Source records
Background: an optimization exercise with open tools, aiming at small area, a short achievable clock period and few clock cycles per item. Do not read the settings as production practice. Only simulation tests tie the RTL to the original design; equivalence was not proved. No activity file was given, so power comes from the tool's default toggle rates.

==> job 4382: inputs <==
==> flow/design.v <==
module pvga_draw (
    input  wire        clk,
    input  wire        rst,           
    input  wire        cmd_we,        
    input  wire [31:0] cmd_a,
    input  wire [31:0] cmd_b,
    input  wire [31:0] fb_base,
    input  wire [2:0]  err_clr,       
    output reg         busy,
    output reg         err_busy,
    output reg         err_op,
    output reg         err_coord,
    output reg         mem_req,
    output reg         mem_we,
    output wire [31:0] mem_addr,
    output wire [31:0] mem_wdata,
    input  wire        mem_gnt,
    input  wire        mem_rvalid,
    input  wire [31:0] mem_rdata
);
    localparam [2:0] P_IDLE = 3'd0, P_S1 = 3'd1, P_S2 = 3'd2, P_S3 = 3'd3,
                     P_A = 3'd4,     
                     P_B = 3'd5,     
                     P_C = 3'd6,     
                     P_M = 3'd7;     
    wire [3:0]         a_op = cmd_a[31:28];
    wire signed [11:0] a_xa = cmd_a[11:0];
    wire signed [11:0] a_ya = cmd_a[23:12];
    wire signed [11:0] a_yb = cmd_b[23:12];
    wire a_is_draw = (a_op >= 4'd1) && (a_op <= 4'd4);
    wire a_is_rsvd = (a_op >= 4'h7);
    wire a_x_ok  = (a_xa >= 0) && (a_xa < 640);
    wire a_ya_ok = (a_ya >= 0) && (a_ya < 480);
    wire a_yb_ok = (a_yb >= 0) && (a_yb < 480);
    wire a_coord_ok = (a_op == 4'd1) ? (a_x_ok && a_ya_ok) :
                      (a_op == 4'd4) ? (a_x_ok && a_ya_ok && a_yb_ok) : 1'b1;
    wire accept = cmd_we && a_is_draw && !busy && a_coord_ok;
    reg [2:0]  ph;
    reg        t_hl, t_vl, t_fill;    
    reg [2:0]  col;
    reg [11:0] rx1, rx2;      
    reg [11:0] ry1;           
    reg [8:0]  ry2;           
    reg [5:0]  cnth;          
    reg [7:0]  stride;        
    reg        multi;         
    reg        wrap;          
    reg        at0;           
    reg        wv;            
    reg        nxd;           
    reg [29:0] addr;          
    reg [31:0] wbuf;
    assign mem_addr  = {addr, 2'b00};
    assign mem_wdata = wbuf;
    wire [14:0] cnt = {cnth, ry2};
    wire [5:0]  q1 = rx1[9:4];
    wire [3:0]  r1 = rx1[3:0];
    wire [5:0]  q2 = rx2[9:4];
    wire [3:0]  r2 = rx2[3:0];
    wire [8:0]  y1 = ry1[8:0];
    function [9:0] clamp_x(input [11:0] v);
        if (v[11])                  clamp_x = 10'd0;
        else if (v[10:0] > 11'd639) clamp_x = 10'd639;
        else                        clamp_x = v[9:0];
    endfunction
    function [8:0] clamp_y(input [11:0] v);
        if (v[11])                  clamp_y = 9'd0;
        else if (v[10:0] > 11'd479) clamp_y = 9'd479;
        else                        clamp_y = v[8:0];
    endfunction
    wire signed [11:0] sxa = rx1;
    wire signed [11:0] sxb = rx2;
    wire [9:0] cxa = clamp_x(rx1);
    wire [9:0] cxb = clamp_x(rx2);
    wire       swap  = sxa > sxb;
    wire [9:0] x1c = (t_hl && swap) ? cxb : cxa;
    wire [9:0] x2c = !t_hl ? cxa : (swap ? cxa : cxb);
    wire       yswap = t_vl && (ry2 < ry1[8:0]);
    wire [8:0] ydiff = yswap ? (ry1[8:0] - ry2) : (ry2 - ry1[8:0]);
    wire [5:0] qa = rx1[9:0] / 10;
    wire [3:0] ra = rx1[9:0] % 10;
    wire [5:0] qb = rx2[9:0] / 10;
    wire [3:0] rb = rx2[9:0] % 10;
    wire [6:0] hspan = {1'b0, q2} - {1'b0, q1};       
    wire       s3_multi = t_hl && (q1 != q2);
    wire       j1z = (y1 == 9'd0) && (q1 == 6'd0);
    wire       s3_mids = s3_multi && (hspan[5:1] != 5'd0);
    wire       row0 = at0 && !wv;
    wire       mfull = (ph == P_S3);
    wire [3:0] m_lo = (multi && row0)  ? 4'd0 : r1;
    wire [3:0] m_hi = (multi && !row0) ? 4'd9 : r2;
    reg  [31:0] merged;
    integer s;
    always @(*) begin
        merged = {mem_rdata[31:30] & {2{!mfull}}, mem_rdata[29:0]};
        for (s = 0; s < 10; s = s + 1)
            if (mfull || ((s[3:0] >= m_lo) && (s[3:0] <= m_hi)))
                merged[3*s +: 3] = col;
    end
    wire go     = mem_req && mem_gnt;
    wire wr_go  = (ph == P_C) && go;
    wire cap    = mem_rvalid && (!wv || wr_go);
    wire drop   = mem_rvalid && wv && !wr_go;
    wire cnt_nz  = (cnt != 15'd0);
    wire cnt_ge2 = (cnt[14:1] != 14'd0);
    wire cnt_one = (cnt == 15'd1);
    wire more    = t_hl ? (multi && at0) : cnt_nz;
    reg [2:0] nph;       
    reg       ndone;     
    reg [2:0] dsel;      
    always @(*) begin
        nph = ph; ndone = 1'b0; dsel = 3'd0;
        case (ph)
            P_A: if (more) begin nph = P_B; dsel = 3'd1; end
                 else      begin nph = P_C; dsel = 3'd0; end
            P_B: begin nph = P_C; dsel = 3'd2; end
            P_C: begin
                if (!more)                  ndone = 1'b1;
                else if (nxd)               begin nph = P_A; dsel = 3'd1; end
                else if (!t_hl && cnt_ge2)  begin nph = P_B; dsel = 3'd3; end
                else                        begin nph = P_C; dsel = 3'd1; end
            end
            P_M: begin
                dsel = 3'd4;
                if (cnt_one) begin
                    if (t_fill) ndone = 1'b1;
                    else        nph = P_A;
                end
            end
            default: ;
        endcase
    end
    reg [10:0] dlo;
    reg        dneg;
    always @(*) begin
        case (dsel)
            3'd1:    begin dlo = {{3{stride[7]}}, stride};        dneg = stride[7];  end
            3'd2:    begin dlo = ~{{3{stride[7]}}, stride};       dneg = !stride[7]; end
            3'd3:    begin dlo = {{2{stride[7]}}, stride, 1'b0};  dneg = stride[7];  end
            3'd4:    begin dlo = 11'd1;                           dneg = 1'b0;       end
            default: begin dlo = 11'd0;                           dneg = 1'b0;       end
        endcase
    end
    wire rmw_move = (dsel != 3'd0) && (dsel != 3'd4);
    wire fix = wrap && rmw_move && (t_hl || at0);
    reg [15:0] delta;
    reg        cin;
    always @(*) begin
        cin = 1'b0;
        case (ph)
            P_S1: delta = 16'hFFFF;                                    
            P_S2: delta = t_fill ? 16'd0 : {1'b0, y1, 6'd0};           
            P_S3: begin                                                
                cin   = t_fill || s3_multi;
                delta = t_fill ? 16'd0 : ((j1z && !s3_multi) ? 16'd30720 : {10'd0, q1});
            end
            default: begin
                cin = (dsel == 3'd2);
                if (!fix)      delta = {{5{dneg}}, dlo};
                else if (dneg) delta = {5'b01110, dlo};
                else           delta = {5'b10001, dlo};
            end
        endcase
    end
    wire [29:0] opb = {{14{delta[15]}}, delta};
    reg  [29:0] kg, kp, kgn, kpn;
    integer i, l;
    always @(*) begin
        kg = addr & opb;
        kp = addr ^ opb;
        kg[0] = kg[0] | (kp[0] & cin);
        for (l = 1; l < 32; l = l * 2) begin
            kgn = kg; kpn = kp;
            for (i = l; i < 30; i = i + 1) begin
                kgn[i] = kg[i] | (kp[i] & kg[i-l]);
                kpn[i] = kp[i] & kp[i-l];
            end
            kg = kgn; kp = kpn;
        end
    end
    wire [29:0] addr_nx = (addr ^ opb) ^ {kg[28:0], cin};
    always @(posedge clk) begin
        if (rst) begin
            ph        <= P_IDLE;
            busy      <= 1'b0;
            err_busy  <= 1'b0;
            err_op    <= 1'b0;
            err_coord <= 1'b0;
            mem_req   <= 1'b0;
            mem_we    <= 1'b0;
        end else begin
            if (err_clr[0]) err_busy  <= 1'b0;
            if (err_clr[1]) err_op    <= 1'b0;
            if (err_clr[2]) err_coord <= 1'b0;
            if (cmd_we) begin
                if (a_is_rsvd) err_op <= 1'b1;
                else if (a_is_draw) begin
                    if (busy) err_busy <= 1'b1;
                    else if (!a_coord_ok) err_coord <= 1'b1;
                end
            end
            case (ph)
                P_IDLE: if (accept) begin
                    busy <= 1'b1;
                    ph   <= P_S1;
                end
                P_S1: ph <= P_S2;
                P_S2: ph <= P_S3;
                P_S3: begin
                    mem_req <= 1'b1;
                    if (t_fill || s3_mids) begin
                        ph     <= P_M;
                        mem_we <= 1'b1;
                    end else begin
                        ph     <= P_A;
                        mem_we <= 1'b0;
                    end
                end
                default: begin
                    if (go) begin
                        if (ndone) begin
                            ph      <= P_IDLE;
                            busy    <= 1'b0;
                            mem_req <= 1'b0;
                            mem_we  <= 1'b0;
                        end else begin
                            ph      <= nph;
                            mem_we  <= (nph == P_C) || (nph == P_M);
                            mem_req <= (nph != P_C) || cap || (wv && !wr_go);
                        end
                    end else if (ph == P_C) begin
                        mem_req <= cap || wv;
                    end
                end
            endcase
        end
    end
    always @(posedge clk) begin
        if (!busy) begin
            rx1    <= cmd_a[11:0];
            ry1    <= cmd_a[23:12];
            rx2    <= cmd_b[11:0];
            ry2    <= cmd_b[20:12];
            col    <= cmd_a[27:25];
            t_hl   <= (cmd_a[31:28] == 4'd3);
            t_vl   <= (cmd_a[31:28] == 4'd4);
            t_fill <= (cmd_a[31:28] == 4'd2);
            addr   <= fb_base[31:2];
        end else begin
            if (ph == P_S1 || ph == P_S2 || ph == P_S3 || go)
                addr <= addr_nx;
        end
        case (ph)
            P_S1: begin
                rx1  <= {2'b00, x1c};
                rx2  <= {2'b00, x2c};
                ry1  <= {3'b000, (t_hl || !yswap) ? clamp_y(ry1) : ry2};
                ry2  <= t_vl ? ydiff : 9'd0;
                cnth <= t_fill ? 6'd60 : 6'd0;       
            end
            P_S2: begin
                rx1 <= {2'b00, qa, ra};
                rx2 <= {2'b00, qb, rb};
            end
            P_S3: begin
                stride <= t_hl ? (~{1'b0, hspan} + 8'd1) : 8'd64;
                multi  <= s3_multi;
                if (t_hl) ry2 <= {3'd0, hspan[5:0] - 6'd1};
                wrap   <= j1z && !t_fill;
                at0    <= 1'b1;
                wv     <= 1'b0;
                nxd    <= 1'b0;
                wbuf   <= merged;                    
            end
            default: begin
                if (cap) wbuf <= merged;
                wv <= cap || (wv && !wr_go);
                if (wr_go && more) at0 <= 1'b0;
                if (drop) nxd <= 1'b1;
                if (go && nph == P_A && !ndone) nxd <= 1'b0;
                if (go && ((ph == P_C && !t_hl) || ph == P_M)) begin
                    ry2  <= cnt[8:0] - 9'd1;
                    cnth <= cnt[14:9] - {5'd0, (cnt[8:0] == 9'd0)};
                end
            end
        endcase
    end
endmodule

What the exercise asks
Please give only the count of lines above containing "more".

Solution to this problem
4